What the task asks. Determine the number of lines in the following entries that hold the word "indigo". Give only that number.

=== Begin Enclosure ===

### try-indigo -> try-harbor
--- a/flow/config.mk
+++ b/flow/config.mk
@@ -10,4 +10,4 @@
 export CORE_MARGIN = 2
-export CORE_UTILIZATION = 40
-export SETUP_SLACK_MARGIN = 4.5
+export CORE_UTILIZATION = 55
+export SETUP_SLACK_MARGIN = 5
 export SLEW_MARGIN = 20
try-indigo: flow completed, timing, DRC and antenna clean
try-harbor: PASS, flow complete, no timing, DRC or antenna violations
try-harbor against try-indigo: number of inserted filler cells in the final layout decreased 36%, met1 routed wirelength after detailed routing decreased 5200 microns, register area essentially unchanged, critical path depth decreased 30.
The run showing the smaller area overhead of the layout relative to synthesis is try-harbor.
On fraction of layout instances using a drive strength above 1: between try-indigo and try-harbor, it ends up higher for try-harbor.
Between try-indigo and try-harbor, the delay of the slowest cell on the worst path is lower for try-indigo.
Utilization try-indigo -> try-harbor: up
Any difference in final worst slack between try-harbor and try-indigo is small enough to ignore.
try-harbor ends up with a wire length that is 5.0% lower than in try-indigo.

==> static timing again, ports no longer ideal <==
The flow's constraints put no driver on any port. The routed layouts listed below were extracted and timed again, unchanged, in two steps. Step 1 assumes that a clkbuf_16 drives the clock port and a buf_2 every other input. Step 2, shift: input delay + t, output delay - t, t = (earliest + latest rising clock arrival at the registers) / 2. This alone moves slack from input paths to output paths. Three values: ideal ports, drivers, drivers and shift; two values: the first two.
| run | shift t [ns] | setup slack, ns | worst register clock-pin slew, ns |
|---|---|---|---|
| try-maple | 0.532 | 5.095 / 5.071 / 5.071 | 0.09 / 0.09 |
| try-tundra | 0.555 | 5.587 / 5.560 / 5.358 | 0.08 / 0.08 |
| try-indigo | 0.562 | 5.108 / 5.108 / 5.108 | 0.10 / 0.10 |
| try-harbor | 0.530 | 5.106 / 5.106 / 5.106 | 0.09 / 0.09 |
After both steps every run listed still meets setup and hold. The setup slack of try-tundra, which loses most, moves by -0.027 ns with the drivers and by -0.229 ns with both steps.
From an optimization exercise on the open Yosys and OpenROAD flow, aimed at small area and a short achievable clock period; shortcuts taken in it are not production practice. Function was checked by simulation only, so behaviour that the tests miss may differ from the original.

job 2221:
==> module fifo, before the edit <==
module fifo #(
    parameter DATA_WIDTH = 32
) (
    input  wire                   clk,
    input  wire                   rst,
    input  wire                   wr_en,
    input  wire                   re_en,
    input  wire [DATA_WIDTH-1:0]  data_in,
    output wire [DATA_WIDTH-1:0]  next_head,
    output wire                   empty,
    output wire                   full
);
    localparam MDEPTH = 14;
    reg [DATA_WIDTH-1:0] memory [0:MDEPTH-1];
    reg [DATA_WIDTH-1:0] head;       
    reg [DATA_WIDTH-1:0] second;     
    reg [3:0] wr_ptr;
    reg [MDEPTH-1:0] rd_sel;         
    reg [4:0] count;
    reg empty_reg;
    reg full_reg;
    reg one_reg;                     
    reg two_reg;                     
    reg many_reg;                    
    integer i;
    wire wr_fire = wr_en && !full_reg;
    wire rd_fire = re_en && !empty_reg;
    wire ld_din  = wr_en && (empty_reg || (re_en && one_reg));
    wire sec_din = wr_en && ((one_reg && !re_en) || (two_reg && re_en));
    wire pop     = re_en && many_reg;
    wire push    = wr_fire && !ld_din && !sec_din;
    assign next_head = ld_din ? data_in : (re_en ? second : head);
    reg [DATA_WIDTH-1:0] mem_out;
    always @* begin
        mem_out = {DATA_WIDTH{1'b0}};
        for (i = 0; i < MDEPTH; i = i + 1)
            mem_out = mem_out | (memory[i] & {DATA_WIDTH{rd_sel[i]}});
    end
    wire [4:0] count_next = count + {4'd0, wr_fire} - {4'd0, rd_fire};
    always @ (posedge clk or posedge rst) begin
        if (rst) begin
            wr_ptr    <= 4'd0;
            rd_sel    <= {{(MDEPTH-1){1'b0}}, 1'b1};
            count     <= 5'd0;
            empty_reg <= 1'b1;
            full_reg  <= 1'b0;
            one_reg   <= 1'b0;
            two_reg   <= 1'b0;
            many_reg  <= 1'b0;
        end else begin
            if (push)
                wr_ptr <= (wr_ptr == MDEPTH - 1) ? 4'd0 : wr_ptr + 4'd1;
            if (pop)
                rd_sel <= {rd_sel[MDEPTH-2:0], rd_sel[MDEPTH-1]};
            count     <= count_next;
            empty_reg <= (count_next == 5'd0);
            full_reg  <= (count_next == 5'd16);
            one_reg   <= (count_next == 5'd1);
            two_reg   <= (count_next == 5'd2);
            many_reg  <= (count_next >= 5'd3);
        end
    end
    always @ (posedge clk) begin
        head <= next_head;
        if (sec_din)
            second <= data_in;
        else if (pop)
            second <= mem_out;
        if (push)
            memory[wr_ptr] <= data_in;
    end
    assign empty = empty_reg;
    assign full  = full_reg;
endmodule
export LEC_CHECK = 0
export CAP_MARGIN = 20
export CORE_MARGIN = 2
export CORE_UTILIZATION = 55
export PLACE_DENSITY = 0.7
export SLEW_MARGIN = 20
create_clock -name core_clock -period 13.0 [get_ports {clk}]
standard.sh (not shown) runs the stock make flow with config.mk's settings and CLKGATE_MAP_FILE= SYNTH_SCRIPT=/design/flow/synth_recipe.tcl, a recipe that flattens the netlist after the stock synthesis.
==> flow/flow/run.sh <==
#!/bin/bash
set -euo pipefail
MARGIN=${MARGIN:-6.3}
bash standard.sh \
  SETUP_SLACK_MARGIN=$MARGIN \
  "CTS_ARGS=-sink_clustering_enable -repair_clock_nets -dont_use_dummy_load -buf_list sky130_fd_sc_hd__clkbuf_16 -sink_clustering_size 27 -sink_clustering_max_diameter 90" \
  "BUFFER_PORTS_ARGS=-buffer_cell sky130_fd_sc_hd__buf_2" \
  finish > make_finish.log 2>&1
Edits applied to the flow inputs when going from job 2221 to job 6715:
--- a/flow/design.v
+++ b/flow/design.v
@@ -27,8 +27,9 @@
     wire rd_fire = re_en && !empty_reg;
     wire ld_din  = wr_en && (empty_reg || (re_en && one_reg));
+    wire ld_sec  = re_en && (two_reg || many_reg);
     wire sec_din = wr_en && ((one_reg && !re_en) || (two_reg && re_en));
     wire pop     = re_en && many_reg;
     wire push    = wr_fire && !ld_din && !sec_din;
-    assign next_head = ld_din ? data_in : (re_en ? second : head);
+    assign next_head = ld_din ? data_in : (ld_sec ? second : head);
     reg [DATA_WIDTH-1:0] mem_out;
     always @* begin
--- outcome ---
Job 6715 finished every step from synthesis to the final layout, and the layout passed the timing, design-rule and antenna checks. Count of cells along the worst register-to-register path for job 6715 is higher than for job 2221. Relative to job 2221, mean routed wirelength per cell has gone up in job 6715.

[static timing again, ports no longer ideal]
In the flow no input, the clock included, has a driving cell. The finished layouts below were timed again as built, in two steps.
Step 1 (the two cells are an assumption about what drives the block):
set clk [get_ports {clk}]
set_driving_cell -lib_cell sky130_fd_sc_hd__clkbuf_16 $clk
set_driving_cell -lib_cell sky130_fd_sc_hd__buf_2 [delete_from_list [all_inputs] $clk]
Step 2 times the ports against the registers' clock, not the clock port: input delays grow and output delays shrink by t, the midpoint of the rising clock arrivals with the driver on.
Three values: ideal, step 1, step 2; two values: the first two.
| run | t, ns | setup slack, ns | slew at the worst register clock pin (ns) |
|---|---|---|---|
| job 2221 | 0.773 | 5.856 / 5.781 / 5.678 | 0.12 / 0.12 |
| job 6715 | 0.770 | 6.372 / 6.292 / 5.670 | 0.10 / 0.10 |
After both steps every run listed still meets setup and hold. For job 6715, which loses most, drivers alone change the setup slack by -0.080 ns; drivers and shift together by -0.702 ns.
Source: an optimization exercise on an open RTL-to-GDS flow (aim: small area and a short achievable clock period). Production flows keep margins and buffers that such runs may drop. The RTL was checked by simulation tests, not by an equivalence proof against the original design. Power figures rest on the tool's default switching activity, not on a simulated workload.

Setup of run 1:
Design lab4_2, start of the top module:
module lab4_2(
  input [1:0] mode,
  input [2:0] n_gasoline_pumps,
  input [2:0] n_diesel_pumps,
  input [3:0] fuel_amount,
  input fuel_type,
  input CLK,
  input rst,
  output [0:5] pump_status,
  output is_gasoline_queue_not_full,
  output is_diesel_queue_not_full,
  output [3:0] n_cars_in_gasoline_queue,
  output [3:0] n_cars_in_diesel_queue,
  output [7:0] total_gasoline_needed,
  output [7:0] total_diesel_needed,
  output reg invalid_gasoline_car,
  output reg invalid_diesel_car,
  output reg invalid_setup_params
);
export LEC_CHECK = 0
export CAP_MARGIN = 20
export CORE_MARGIN = 2
export CORE_UTILIZATION = 35
export CTS_BUF_LIST = sky130_fd_sc_hd__clkbuf_8
export PLACE_DENSITY = 0.45
export SLEW_MARGIN = 20
create_clock -name core_clock -period 36.0 [get_ports {CLK}]
standard.sh (not shown) runs the stock make flow with config.mk's settings and CLKGATE_MAP_FILE= SYNTH_SCRIPT=/design/flow/synth_recipe.tcl, a recipe that flattens the netlist after the stock synthesis.
==> flow/flow/run.sh <==
#!/bin/bash
# Own layout flow: the standard layout (standard.sh) with these changes:
#  1. synthesis keeps lab4_2_core (pure combinational logic) apart from the
#     top module, so the command inputs only pass through the top's final
#     logic, and maps the logic with an area-minded ABC script (flow/abc.script)
#     and without the full-adder extraction (flow/synth.tcl); the registers
#     are the same as the standard synthesis's, all in the top module;
#  2. ports get sky130_fd_sc_hd__buf_1 buffers (the resizer sizes them up
#     where timing needs it);
#  3. ORFS's timing repair aims for a setup slack margin (flow/margin.txt),
#     so the gates get sized for a short period.
# Each tool's output goes to a log file of its own in this folder.
set -euo pipefail
W=$PWD
MARGIN=$(cat "$W/flow/margin.txt")
make -C "$FLOW_HOME" DESIGN_CONFIG="$W/config.mk" WORK_HOME="$W/orfs" CLKGATE_MAP_FILE= \
  SYNTH_SCRIPT="$W/flow/synth.tcl" MY_ABC_SCRIPT="$W/flow/abc.script" ADDER_MAP_FILE= \
  SYNTH_HIERARCHICAL=1 SYNTH_MINIMUM_KEEP_SIZE=0 \
  synth > "$W/synth.log" 2>&1
BUFFER_PORTS_ARGS="-buffer_cell sky130_fd_sc_hd__buf_1" SETUP_SLACK_MARGIN=$MARGIN \
  bash "$W/standard.sh" > "$W/layout.log" 2>&1
==> flow/flow/abc.script <==
strash
&get -n
&st
&dch
&nf -R 200
&st
&dch
&nf -R 200
&st
&dch
&nf -R 200
&put
==> flow/flow/margin.txt <==
27.3
==> flow/flow/synth.tcl <==
# The standard synthesis (synth_recipe.tcl: ORFS synth.tcl without Yosys's fsm
# and share passes, then flatten and rename), except that ABC maps the logic
# with the script named by MY_ABC_SCRIPT (flow/abc.script) instead of ORFS's
# speed script with its 36 ps delay target.  Registers are untouched by ABC.
proc synth {args} { yosys synth -nofsm -noshare {*}$args }
proc abc {args} {
  set keep {}
  set skip 0
  foreach a $args {
    if { $skip } { set skip 0; continue }
    if { $a in {-script -constr -D} } { set skip 1; continue }
    lappend keep $a
  }
  if { [info exists ::env(MY_ABC_SCRIPT)] } { lappend keep -script $::env(MY_ABC_SCRIPT) }
  puts "abc (custom) $keep"
  yosys abc {*}$keep
}
source $::env(SCRIPTS_DIR)/synth.tcl
# left out here: clear keep_hierarchy, flatten, clean up, hide names made inside functions, write 1_2_yosys.v
For run 2, these inputs were changed with respect to run 1:
==> flow/flow/abc.script <==
strash
&get -n
&fraig -x
&put
scorr
dc2
dret
strash
&get -n
&dch -f
&nf
&put
Findings:
For run 2, the flow was terminated by a tool error in synthesis and produced no final design.
The following lists how run 3 was set up differently from run 2:
==> flow/flow/abc.script <==
strash
&get -n
&st
&dch -x
&nf -R 200
&st
&dch -x
&nf -R 200
&st
&dch -x
&nf -R 200
&put
--- a/flow/flow/synth.tcl
+++ b/flow/flow/synth.tcl
@@ -1,4 +0,0 @@
-# The standard synthesis (synth_recipe.tcl: ORFS synth.tcl without Yosys's fsm
-# and share passes, then flatten and rename), except that ABC maps the logic
-# with the script named by MY_ABC_SCRIPT (flow/abc.script) instead of ORFS's
-# speed script with its 36 ps delay target.  Registers are untouched by ABC.
Of run 3 and run 2, only run 2 never reached the final stage.
For run 4, these inputs were changed with respect to run 3:
Settings: a change of CORE_UTILIZATION from 35 to 42; a change of PLACE_DENSITY from 0.45 to 0.52.
--- a/flow/flow/synth.tcl
+++ b/flow/flow/synth.tcl
@@ -0,0 +1,4 @@
+# The standard synthesis (synth_recipe.tcl: ORFS synth.tcl without Yosys's fsm
+# and share passes, then flatten and rename), except that ABC maps the logic
+# with the script named by MY_ABC_SCRIPT (flow/abc.script) instead of ORFS's
+# speed script with its 36 ps delay target.  Registers are untouched by ABC.
[summary]
- Final setup slack of the worst path for run 4: 0.0077 ns up relative to run 3
- Summary: minimum clock period after layout, run 4 better than run 3
- Iteration-0 DRC count of the detailed router was lower in the run labelled run 4.

* * *

Another version of the RTL of lab4_2 (not shown whole).
For scale: ~120 flip-flops, roughly 0.0082 mm2 of cells after synthesis.
export LEC_CHECK = 0
export CAP_MARGIN = 20
export CORE_MARGIN = 2
export CORE_UTILIZATION = 35
export CTS_BUF_LIST = sky130_fd_sc_hd__clkbuf_8
export PLACE_DENSITY = 0.45
export SLEW_MARGIN = 20
create_clock -name core_clock -period 36.0 [get_ports {CLK}]
==> flow/flow/run.sh <==
#!/bin/bash
# Own layout flow: the standard layout (standard.sh) with these changes:
#  1. synthesis keeps lab4_2_core (pure combinational logic) apart from the
#     top module, so the command inputs only pass through the top's final
#     logic, and maps the logic with Yosys's default ABC script and without
#     the full-adder extraction (flow/synth.tcl); the registers are the same
#     as the standard synthesis's, all in the top module;
#  2. ORFS's timing repair aims for a setup slack margin (flow/margin.txt),
#     so the gates get sized for a short period.
# Each tool's output goes to a log file of its own in this folder.
set -euo pipefail
W=$PWD
MARGIN=$(cat "$W/flow/margin.txt")
make -C "$FLOW_HOME" DESIGN_CONFIG="$W/config.mk" WORK_HOME="$W/orfs" CLKGATE_MAP_FILE= \
  SYNTH_SCRIPT="$W/flow/synth.tcl" ADDER_MAP_FILE= SYNTH_HIERARCHICAL=1 SYNTH_MINIMUM_KEEP_SIZE=0 \
  synth > "$W/synth.log" 2>&1
BUFFER_PORTS_ARGS="-buffer_cell sky130_fd_sc_hd__buf_1" SETUP_SLACK_MARGIN=$MARGIN bash "$W/standard.sh" > "$W/layout.log" 2>&1
==> flow/flow/margin.txt <==
27.5
==> flow/flow/synth.tcl <==
# The standard synthesis (synth_recipe.tcl), except that ABC maps the logic
# with Yosys's default ABC script instead of ORFS's speed script.
proc synth {args} { yosys synth -nofsm -noshare {*}$args }

proc abc {args} {
  set keep {}
  set skip 0
  foreach a $args {
    if { $skip } { set skip 0; continue }
    if { $a in {-script -constr -D} } { set skip 1; continue }
    lappend keep $a
  }
  puts "abc (default script) $keep"
  yosys abc {*}$keep
}
source $::env(SCRIPTS_DIR)/synth.tcl
# left out here: clear keep_hierarchy, flatten, clean up, hide names made inside functions, write 1_2_yosys.v
Next try:
==> flow/flow/margin.txt (replaced) <==
27
CORE_UTILIZATION = 25   (was 35)
CTS_BUF_LIST = sky130_fd_sc_hd__clkbuf_4 sky130_fd_sc_hd__clkbuf_8   (was sky130_fd_sc_hd__clkbuf_8)
PLACE_DENSITY = 0.4   (was 0.45)
Outcome:
- wire length is lower by 0.94%
- utilization is lower by 13 points
- power is lower by 2.8%
- synthesized area stays the same
- worst hold slack is better by 0.013 ns
- fmax is lower by 1.6%
- final cell count is higher by 7.1%
- combinational power is lower by about 6%
- critical path depth stays the same
- worst setup slack is worse by 0.14 ns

=== End Enclosure ===

Written answer. 9